=== PROBLEM REQUIREMENTS ===
From the records below, transcribe only the lines running from the one with "grtUsageTotal = 0.1780" through the one with "io_pins = 58". Keep both of those end lines.

(Saved data entries)
══════

$ cat config.mk
export PLATFORM = sky130hd
export DESIGN_NAME = eeprom_sequencer
export DESIGN_NICKNAME = d
export VERILOG_FILES = /design/src/common/eeprom_pkg.sv /design/src/logic/eeprom_sequencer.sv
export SDC_FILE = /design/constraint.sdc
export NUM_CORES = 1
export LEC_CHECK = 0
export ABC_CLOCK_PERIOD_IN_PS = 3100
export BUFFER_PORTS_ARGS = -buffer_cell sky130_fd_sc_hd__buf_2
export CAP_MARGIN = 20
export CORE_ASPECT_RATIO = 1.2
export CORE_MARGIN = 10
export CORE_UTILIZATION = 57
export CTS_BUF_LIST = sky130_fd_sc_hd__clkbuf_8
export DETAILED_ROUTE_END_ITERATION = 10
export PLACE_DENSITY = 0.87
export SYNTH_ARGS = -nofsm -noshare
export SYNTH_HDL_FRONTEND = slang
export SYNTH_SLANG_ARGS = --single-unit
$ cat constraint.sdc
create_clock -name CLK -period 3.1 [get_ports CLK]
set_input_delay 0.31 -clock CLK [delete_from_list [all_inputs] [get_ports CLK]]
set_output_delay 0.31 -clock CLK [all_outputs]
set_load 0.01 [all_outputs]
$ cat src/common/eeprom_pkg.sv
package eeprom_pkg;

  localparam int ADDR_W    = 11;
  localparam int BLOCK_W   = 3;
  localparam int BYTE_W    = 8;
  localparam int BIT_CNT_W = 4;

  localparam logic [3:0] DEVICE_CODE = 4'b1010; // 24Cxx family code

  // two-bit level patterns, bit 1 goes out first
  localparam logic [1:0] START_PATTERN = 2'b10;
  localparam logic [1:0] STOP_PATTERN  = 2'b01;

  // condition steps in the line driver
  localparam logic [2:0] COND_IDLE  = 3'b000;
  localparam logic [2:0] COND_BEGIN = 3'b001;
  localparam logic [2:0] COND_LEVEL = 3'b010;
  localparam logic [2:0] COND_END   = 3'b100;

  typedef struct packed {
    logic [BYTE_W-BLOCK_W-2:0] device_code;
    logic [BLOCK_W-1:0]        block;     // address bits 10:8
    logic                      read_flag;
  } select_fields_t;

  typedef union packed {
    logic [BYTE_W-1:0] raw;
    select_fields_t    fields;
  } select_byte_u;

  typedef enum logic [9:0] {
    st_idle        = 10'b0000000001,
    st_write_start = 10'b0000000010,
    st_ctrl_write  = 10'b0000000100,
    st_addr_write  = 10'b0000001000,
    st_data_write  = 10'b0000010000,
    st_read_start  = 10'b0000100000,
    st_ctrl_read   = 10'b0001000000,
    st_data_read   = 10'b0010000000,
    st_stop        = 10'b0100000000,
    st_ack         = 10'b1000000000
  } seq_state_e;

endpackage

$ cat src/logic/eeprom_sequencer.sv
module eeprom_sequencer
  import eeprom_pkg::*;
(
  input  logic              CLK,
  input  logic              RESET,
  input  logic              wr,
  input  logic              rd,
  input  logic [ADDR_W-1:0] addr,
  input  logic [BYTE_W-1:0] wdata,
  input  logic              cond_done,
  input  logic              tx_done,
  input  logic              rx_done,
  input  logic [BYTE_W-1:0] rx_byte,
  output logic              SCL,
  output logic              ack,
  output logic [BYTE_W-1:0] rdata,
  output logic              cond_start,
  output logic              cond_stop,
  output logic              tx_active,
  output logic              rx_active,
  output logic              tx_load,
  output logic [BYTE_W-1:0] tx_byte,
  output logic              rx_start
);

  seq_state_e   state;
  logic         is_read;  // latched request type
  select_byte_u sel_byte;

  // serial clock is CLK / 2, edges land between the posedges
  always_ff @(negedge CLK)
  begin
    if (RESET)
      SCL <= 1'b0;
    else
      SCL <= ~SCL;
  end

  // read flag only set for the select byte after the repeated start
  always_comb
  begin
    sel_byte.fields.device_code = DEVICE_CODE;
    sel_byte.fields.block       = addr[ADDR_W-1:BYTE_W];
    sel_byte.fields.read_flag   = (state == st_read_start);
  end

  always_ff @(posedge CLK)
  begin
    if (RESET)
    begin
      state      <= st_idle;
      is_read    <= 1'b0;
      ack        <= 1'b0;
      cond_start <= 1'b0;
      cond_stop  <= 1'b0;
      tx_active  <= 1'b0;
      rx_active  <= 1'b0;
      tx_load    <= 1'b0;
      tx_byte    <= '0;
      rx_start   <= 1'b0;
    end
    else
    begin
      cond_start <= 1'b0; // single cycle pulses
      cond_stop  <= 1'b0;
      tx_load    <= 1'b0;
      rx_start   <= 1'b0;
      unique case (state)
        st_idle:
        begin
          ack <= 1'b0;
          if (wr)
          begin
            is_read    <= 1'b0;
            cond_start <= 1'b1;
            state      <= st_write_start;
          end
          else if (rd)
          begin
            is_read    <= 1'b1;
            cond_start <= 1'b1;
            state      <= st_write_start;
          end
        end
        st_write_start:
          if (cond_done)
          begin
            tx_byte   <= sel_byte.raw;
            tx_load   <= 1'b1;
            tx_active <= 1'b1;
            state     <= st_ctrl_write;
          end
        st_ctrl_write:
          if (tx_done)
          begin
            tx_byte <= addr[BYTE_W-1:0]; // low address byte
            tx_load <= 1'b1;
            state   <= st_addr_write;
          end
        st_addr_write:
          if (tx_done)
          begin
            if (is_read)
            begin
              tx_active  <= 1'b0;
              cond_start <= 1'b1; // repeated start
              state      <= st_read_start;
            end
            else
            begin
              tx_byte <= wdata;
              tx_load <= 1'b1;
              state   <= st_data_write;
            end
          end
        st_data_write:
          if (tx_done)
          begin
            tx_active <= 1'b0;
            cond_stop <= 1'b1;
            state     <= st_stop;
          end
        st_read_start:
          if (cond_done)
          begin
            tx_byte   <= sel_byte.raw;
            tx_load   <= 1'b1;
            tx_active <= 1'b1;
            state     <= st_ctrl_read;
          end
        st_ctrl_read:
          if (tx_done)
          begin
            tx_active <= 1'b0;
            rx_active <= 1'b1; // SDA handed to the EEPROM
            rx_start  <= 1'b1;
            state     <= st_data_read;
          end
        st_data_read:
          if (rx_done)
          begin
            rx_active <= 1'b0;
            cond_stop <= 1'b1;
            state     <= st_stop;
          end
        st_stop:
          if (cond_done)
          begin
            ack   <= 1'b1;
            state <= st_ack;
          end
        st_ack:
        begin
          ack   <= 1'b0;
          state <= st_idle;
        end
      endcase
    end
  end

  // read byte kept until the next read completes
  always_ff @(posedge CLK)
  begin
    if (state == st_data_read && rx_done)
      rdata <= rx_byte;
  end

endmodule

### Word level (Yosys, flattened, before mapping)

Cells that the tools add are included.

| operators by class | value |
|---|---|
| equal/unequal tests | 23 |
| multiplexer cells | 41 |
| bitwise logic cells | 2 |
| reduce and logical (&&, ||, !) cells | 16 |

Operators with widths:

| kind | number |
|---|---|
| $mux 10 | 10 |
| $pmux 10 s10 | 1 |
| $mux 8 | 5 |
| $pmux 8 s4 | 1 |
| $ne 2x2->1 const B | 10 |
| $mux 1 | 17 |
| $eq 10x1->1 const B | 1 |
| $eq 10x10->1 const B | 1 |
| $eq 10x2->1 const B | 1 |
| $eq 10x3->1 const B | 1 |
| $eq 10x4->1 const B | 1 |
| $eq 10x5->1 const B | 1 |
| $eq 10x6->1 const B | 1 |
| $eq 10x7->1 const B | 1 |
| $eq 10x8->1 const B | 1 |
| $eq 10x9->1 const B | 1 |
| $reduce_and 9->1 | 1 |
| $pmux 1 s2 | 4 |
| $reduce_or 2->1 | 4 |
| $mux 6 | 1 |
| $pmux 1 s3 | 2 |
| $reduce_and 6->1 | 1 |
| $reduce_bool 2->1 | 3 |
| $reduce_and 5->1 | 1 |
| 8 further kinds | 11 |

| word-level totals | value |
|---|---|
| register bits after elaboration | 35 |
| bits of input ports | 34 |
| output and inout bits | 24 |

### Depth between registers and ports, before layout

| logic depth | value |
|---|---|
| depth in word-level cells | 4 |
| depth in mapped cells | 6 |
| depth with buffers taken out | 5 |

==> flow_summary.toml <==
[timing]
finalSetupTns_ns = 0
slew_headroom = 0.5495
skew_ns = 0.009673
setup_viol = 0
tightest_slew_ns = 0.6652
finalHoldViolCount = 0
rsz0062_at_grt = "no"
drv_slew = 0

[drt]
drtIter0Drc = 122
antenna_left = 0
vias = 1871
post_drt_wl_per_cell_microns = 18.31
vias_per_cell = 6.386
first_pass_iters = 5
post-route-drc-count = 0
routed_wl_microns = 5365

[critical_path]
cp.required_ns = 2.79
crit_chain = "buf_2"
path_delay_family = "flip-flops"
start_kind = "flip-flop"
timing.rr.start = "state[3]"
cpPeakStageDelay_ns = 0.31
crit_fanout = 2
crit_buf_inv = 1
reg2reg_to = "rdata[2]"
cp_data_arrival_time_ns = 2.33
critPathCaptureType = "primary output"
worstSetupPathType = "flip-flop to primary output"
crit_path_top_delay_cell = "dfxtp_1"
worst-r2r-cell-count = 4
rrSetupSlack_ns = 0.62

[logic_synthesis]
synth_seq_cells = 35
synthMuxAreaShare = 0
synthSimpleGateAreaFrac = 0.2653
synth-adder-area-share = 0
avgSynthCellArea_sq_um = 9.292
ys_types = 49
seq_area_frac_synth = 0.4119
synthXorXnorAreaFrac = 0.02772
synth_top_family_by_area = "simple AND/OR/NAND/NOR gates"
synth_async_sr_flop_share = 0
synth_edf_count = 8
netlist_instances = 204
synthesis.nets = 238
synth_flop_cell = "dfxtp_1"
synth_area_sq_um = 1896
ys_warn_count = 0
synth_compound_gate_area_share = 0.2238

[global_route]
grt_max_degree = 27
grt_pass1_wl_microns = 8818
grtUsageTotal = 0.1780
grt.overflow.total = 0
antenna_found_initial = 0
grt_pass1_vias = 1901

[pwr]
p_clk_frac = 0.416
p_sw_mw = 0.2780
seqPwrFrac = 0.437
combPwrFrac = 0.146
p_leak_nw = 0.8849
power_density_nw_per_um2 = 512.9
intPower_mw = 0.8739
p_sw_frac = 0.2413
peakVddDrop_mv = 0.5446

[final_layout]
finalNonFillerCells = 293
num-nets-final = 290
fin_util = 0.7157
top_regs = "state x10, rdata x8, tx_byte x8"
fillers = 274
diodes = 0
synthToLayoutAreaGrowth_pct = 18.48
largest_reg_flops = 10
top_register = "state"
layout-drive-gt1-share = 0.2879

[floorplan]
dieArea_sq_um = 6042
die_h_microns = 83.17
core_sq_um = 3138
die_w_microns = 72.65
core.rowCount = 22
io_pins = 58
initial_utilization = 0.6041

[clock_network]
ctsResizeCount = 0
holdBufCountCts = 0
clock_latency_ns = 0.29
cts_tree = "yes"
post-cts-setup-buffers = 0
numCtsBuffers = 5
cts.sinks = 35
clk_pin_slew_ns = 0.06
clock_path_buffers = 2
htree_levels = 2
cts_root_buf = "clkbuf_8"

[hold_path]
hp-start = "rx_byte[1]"
worst_hold_path.endpoint = "rdata[1]"
whs_path_depth = 1
hold_class = "input pin to flip-flop"

[placed_design]
dpl.cell_count = 285
place.gp.congestion = 0.9685
port_buffers = 57
hpwl_microns = 4068

[outcome]
status = "completed"

[run]
maxCapViolations = 0
-- power by group through the flow --
stage | combinational [mW] | sequential [mW] | clock, mW
2_1_floorplan | 0.113 | 0.510 | 0.00404
3_3_place_gp | 0.163 | 0.511 | 0.00404
3_5_place_dp | 0.166 | 0.512 | 0.00404
4_1_cts | 0.167 | 0.503 | 0.482
5_1_grt | 0.186 | 0.506 | 0.509
6_report | 0.169 | 0.504 | 0.480
-- worst max path at each step --
| stage | start | end | cells after the start |
|---|---|---|---|
| floorplan | RESET | SCL | 3 |
| CTS | SCL | SCL | 1 |
| global route | state[3] | rdata[2] | 4 |
| detailed placement | state[3] | rdata[1] | 4 |
| global placement | state[3] | rdata[1] | 4 |
| finish | SCL | SCL | 1 |
-- area by class of cell --
type | instances | area [sq um] | area share
timing repair buffer | 58 | 292.8 | 0.1304
sequential | 35 | 780.7 | 0.3476
clock inverter | 4 | 67.56 | 0.03008
clock buffer | 5 | 68.82 | 0.03064
multi-input combinational | 152 | 979.7 | 0.4362
inverter | 3 | 11.26 | 0.005014
tap | 36 | 45.04 | 0.02006
-- layer usage --
layer  vias to the layer above  GRT usage  routed length [microns]
li1                        888          -                        -
met1                       849     0.1935                     2031
met2                       115     0.2803                     2530
met3                        19    0.08214                      623
met4                         0    0.08793                      179
met5                         -          0                        0
-- Yosys cell counts (all sizes together), types with 5 or more instances --
cell type / number / area (sq um)
nand3: 10 / 50.05
nor3: 10 / 66.32
nand2: 5 / 18.77
nor2: 21 / 78.83
nor4: 6 / 43.79
a211oi: 6 / 45.04
edfxtp: 8 / 240.2
a21oi: 18 / 90.09
nor3b: 6 / 45.04
buf: 11 / 112.6
dfxtp: 27 / 540.5
o21ai: 12 / 60.06
nand4: 6 / 37.54
-- cells by family after synthesis --
family	Yosys count
buffers and inverters	17
DFF	35
xor gates and xnor gates	6
AOI/OAI and AO/OA	61
and+or+nand+nor	85
-- cell usage in the layout, fill, tap and decap left out, types with 3 or more instances in the layout --
master,synthesis,layout
a211oi_1,6,6
a21oi_1,18,18
a222oi_1,4,4
a22oi_1,3,3
buf_2,0,57
clkbuf_8,0,5
dfxtp_1,27,27
edfxtp_1,8,8
inv_1,4,5
nand2_1,5,5
nand2b_1,4,4
nand3_1,10,10
nand4_1,6,6
nor2_1,21,21
nor2b_1,3,3
nor3_1,8,8
nor3b_1,6,6
nor4_1,5,5
o21ai_0,12,12
or3_1,3,3
xnor2_1,4,4
-- through the flow --
| step | power, mW | setup slack (ns) | instance area, sq um | hold slack, ns |
|---|---|---|---|---|
| 2_1_floorplan | 0.6273 | 0.6898 | 1896 | 0.4066 |
| 3_3_place_gp | 0.6777 | 0.7491 | 2113 | 0.3870 |
| 3_5_place_dp | 0.6823 | 0.6631 | 2113 | 0.4013 |
| 4_1_cts | 1.153 | 0.4558 | 2246 | 0.1953 |
| 5_1_grt | 1.201 | 0.4270 | 2246 | 0.1861 |
| 6_report | 1.152 | 0.4633 | 2246 | 0.1965 |
Power figures use the tool's default switching activity.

══════

=== FINISHED TASK ===
grtUsageTotal = 0.1780
grt.overflow.total = 0
antenna_found_initial = 0
grt_pass1_vias = 1901

[pwr]
p_clk_frac = 0.416
p_sw_mw = 0.2780
seqPwrFrac = 0.437
combPwrFrac = 0.146
p_leak_nw = 0.8849
power_density_nw_per_um2 = 512.9
intPower_mw = 0.8739
p_sw_frac = 0.2413
peakVddDrop_mv = 0.5446

[final_layout]
finalNonFillerCells = 293
num-nets-final = 290
fin_util = 0.7157
top_regs = "state x10, rdata x8, tx_byte x8"
fillers = 274
diodes = 0
synthToLayoutAreaGrowth_pct = 18.48
largest_reg_flops = 10
top_register = "state"
layout-drive-gt1-share = 0.2879

[floorplan]
dieArea_sq_um = 6042
die_h_microns = 83.17
core_sq_um = 3138
die_w_microns = 72.65
core.rowCount = 22
io_pins = 58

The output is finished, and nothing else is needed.